United States District Court Opinion
HABEAS CORPUS Federal
APPEALS Motion for Relief From Judgment
Gonzalez v Elo
#95-40187
August 6, 1997
Petitioner in pro per.
District Judge Paul V. Gadola of the Eastern District of
Michigan, Southern Division, agreed with the magistrate in
this case that an evidentiary hearing was needed on habeas
petitioner Gonzalez's claim of ineffective assistance of trial
counsel. Mr. Gonzalez returned to the trial court with a
6.500 motion for relief from judgment, alleging that his trial
attorney failed to inform him of his right to testify.
Without holding a hearing on the claim, and relying only
on petitioner's affidavit, the trial court denied the motion. Following an
unsuccessful appeal through the state system, the federal
district court found the state court's findings were not
entitled to a presumption of correctness under 28 USC
2254. Such a presumption is only recognized if a habeas
petitioner received a "full, fair and adequate hearing" in the
state court proceeding. Relying only on the affidavit, the
state court found that petitioner must have understood he
had an unconditional right to testify because he stated in his
affidavit that he told his attorney that he wanted to testify.
Judge Gadola did not feel that this established that
petitioner recognized that he had an absolute right to
testify. The "paper hearing" which took place was not
adequate, so a full hearing was ordered.
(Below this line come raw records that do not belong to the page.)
`src/rtl/mult_share_arbiter.sv`:
```
// Round-robin front end that shares one external fixed-latency 32x32 multiplier
// among NUM_REQ clients and returns ID-tagged products through a show-ahead FIFO.
module mult_share_arbiter #(
    parameter int NUM_REQ    = 4,
    parameter int MUL_LAT    = 2,
    parameter int FIFO_DEPTH = 8,
    localparam int ID_W      = $clog2(NUM_REQ)
) (
    input  logic                  clk,
    input  logic                  rst,
    input  logic [NUM_REQ-1:0]    req_valid,
    output logic [NUM_REQ-1:0]    req_ready,
    input  logic [32*NUM_REQ-1:0] req_a,
    input  logic [32*NUM_REQ-1:0] req_b,
    output logic                  mul_start,
    output logic signed [31:0]    mul_a,
    output logic signed [31:0]    mul_b,
    input  logic signed [31:0]    mul_result,
    output logic                  rsp_valid,
    input  logic                  rsp_ready,
    output logic [ID_W-1:0]       rsp_id,
    output logic signed [31:0]    rsp_result,
    output logic                  busy
);

    localparam int PTR_W = (FIFO_DEPTH > 1) ? $clog2(FIFO_DEPTH) : 1;
    localparam int CNT_W = $clog2(FIFO_DEPTH + 1);
    localparam int ENT_W = ID_W + 32;

    logic [ID_W-1:0]    rr_ptr_q, rr_ptr_d;
    logic               mul_start_q, mul_start_d;
    logic signed [31:0] mul_a_q, mul_a_d;
    logic signed [31:0] mul_b_q, mul_b_d;
    logic [MUL_LAT:0]   tag_vld_q, tag_vld_d;
    logic [ID_W-1:0]    tag_id_q [MUL_LAT+1];
    logic [ID_W-1:0]    tag_id_d [MUL_LAT+1];
    logic [ENT_W-1:0]   mem_q [FIFO_DEPTH];
    logic [ENT_W-1:0]   mem_d [FIFO_DEPTH];
    logic [PTR_W-1:0]   wr_ptr_q, wr_ptr_d;
    logic [PTR_W-1:0]   rd_ptr_q, rd_ptr_d;
    logic [CNT_W-1:0]   fifo_cnt_q, fifo_cnt_d;
    logic [CNT_W-1:0]   inflight_q, inflight_d;

    logic               grant_vld;
    logic [ID_W-1:0]    grant_id;
    logic signed [31:0] sel_a, sel_b;
    logic               credit_ok;
    logic               hs;
    logic               wr_en;
    logic               pop;
    logic [ENT_W-1:0]   head;

    // Round-robin search: first valid requester at or after the pointer.
    always_comb begin
        logic [ID_W:0] slot;
        grant_vld = 1'b0;
        grant_id  = '0;
        slot      = '0;
        for (int k = 0; k < NUM_REQ; k++) begin
            slot = {1'b0, rr_ptr_q} + (ID_W+1)'(k);
            if (slot >= (ID_W+1)'(NUM_REQ)) slot = slot - (ID_W+1)'(NUM_REQ);
            if (!grant_vld && req_valid[slot[ID_W-1:0]]) begin
                grant_vld = 1'b1;
                grant_id  = slot[ID_W-1:0];
            end
        end
    end

    always_comb begin
        sel_a = '0;
        sel_b = '0;
        for (int k = 0; k < NUM_REQ; k++) begin
            if (grant_id == ID_W'(k)) begin
                sel_a = req_a[32*k +: 32];
                sel_b = req_b[32*k +: 32];
            end
        end
    end

    // Every accepted request owns a FIFO slot until popped, so writes can never overflow.
    assign credit_ok = ({1'b0, inflight_q} + {1'b0, fifo_cnt_q}) < (CNT_W+1)'(FIFO_DEPTH);
    assign hs        = grant_vld & credit_ok & ~rst;
    assign req_ready = hs ? (NUM_REQ'(1) << grant_id) : '0;

    assign wr_en     = tag_vld_q[MUL_LAT];
    assign rsp_valid = (fifo_cnt_q != '0);
    assign pop       = rsp_valid & rsp_ready;

    always_comb begin
        rr_ptr_d = rr_ptr_q;
        if (hs) rr_ptr_d = (grant_id == ID_W'(NUM_REQ-1)) ? '0 : grant_id + ID_W'(1);

        mul_start_d = hs;
        mul_a_d     = hs ? sel_a : mul_a_q;
        mul_b_d     = hs ? sel_b : mul_b_q;

        // Tag stage MUL_LAT lines up with the cycle mul_result carries this request's product.
        tag_vld_d   = {tag_vld_q[MUL_LAT-1:0], hs};
        tag_id_d[0] = grant_id;
        for (int s = 1; s <= MUL_LAT; s++) tag_id_d[s] = tag_id_q[s-1];

        mem_d    = mem_q;
        wr_ptr_d = wr_ptr_q;
        rd_ptr_d = rd_ptr_q;
        if (wr_en) begin
            mem_d[wr_ptr_q] = {tag_id_q[MUL_LAT], mul_result};
            wr_ptr_d = (wr_ptr_q == PTR_W'(FIFO_DEPTH-1)) ? '0 : wr_ptr_q + PTR_W'(1);
        end
        if (pop) rd_ptr_d = (rd_ptr_q == PTR_W'(FIFO_DEPTH-1)) ? '0 : rd_ptr_q + PTR_W'(1);

        fifo_cnt_d = fifo_cnt_q + CNT_W'(wr_en) - CNT_W'(pop);
        inflight_d = inflight_q + CNT_W'(hs) - CNT_W'(wr_en);
    end

    always_ff @(posedge clk) begin
        if (rst) begin
            rr_ptr_q    <= '0;
            mul_start_q <= 1'b0;
            mul_a_q     <= '0;
            mul_b_q     <= '0;
            tag_vld_q   <= '0;
            wr_ptr_q    <= '0;
            rd_ptr_q    <= '0;
            fifo_cnt_q  <= '0;
            inflight_q  <= '0;
        end else begin
            rr_ptr_q    <= rr_ptr_d;
            mul_start_q <= mul_start_d;
            mul_a_q     <= mul_a_d;
            mul_b_q     <= mul_b_d;
            tag_vld_q   <= tag_vld_d;
            wr_ptr_q    <= wr_ptr_d;
            rd_ptr_q    <= rd_ptr_d;
            fifo_cnt_q  <= fifo_cnt_d;
            inflight_q  <= inflight_d;
        end
    end

    // Payload storage needs no reset; the valid bits and counters qualify it.
    always_ff @(posedge clk) begin
        tag_id_q <= tag_id_d;
        mem_q    <= mem_d;
    end

    assign head       = mem_q[rd_ptr_q];
    assign rsp_id     = rsp_valid ? head[ENT_W-1:32] : '0;
    assign rsp_result = rsp_valid ? $signed(head[31:0]) : '0;
    assign busy       = (inflight_q != '0) | (fifo_cnt_q != '0);
    assign mul_start  = mul_start_q;
    assign mul_a      = mul_a_q;
    assign mul_b      = mul_b_q;

endmodule

```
Case below:
unpublished orders (January 9, 1990, February 28, 1991 &
October 29, 1991).
The opinion is available to attorneys upon request.
Michigan Supreme Court Order
SENTENCING AND PUNISHMENT -- Juvenile
People v Galloway
456 Mich 866 (1997)
Granting the defendant's motion for reconsideration,
the Court vacated its prior order and remanded the case for
resentencing. Defendant argued and the Court agreed that
the sentencing judge improperly sentenced him as an adult
without first considering the six-factor test of MCL 769.1(3);
MSA 28.1072(3). In support of his claim of prejudice,
defendant noted that the sentencing guidelines were
exceeded and every witness and report recommended
sentencing as a juvenile. Case below: unpublished opinion
(#176525, 8-2-96).
Leave Granted in the Michigan Supreme Court
RETROACTIVITY
CONFESSIONS -- Absence of Counsel
CONFESSIONS -- Waiver of Miranda Rights
People v Clifton Davis;
People v Corey Edward Sexton;
People v Bryce W. Young
#108749; 108195; 109143
August 13, 1997
Carolyn Blanchard for defendant-appellee Davis;
Mitchell Ribitwer for defendant-appellee Sexton; F. Michael
Schuck for defendant-appellee Young.
At issue in these three cases, separately tried and consolidated in the Supreme Court, is whether the decision of
People v Bender, 452 Mich 594 (1996), should be
retroactively applied. The defendants each won reversal in
the Court of Appeals, which ruled in each case that
statements to police were erroneously admitted. While the
Court of Appeals reversed by order in Davis, opinions in
the other cases revealed that police failed to advise the
defendants that retained attorneys were available.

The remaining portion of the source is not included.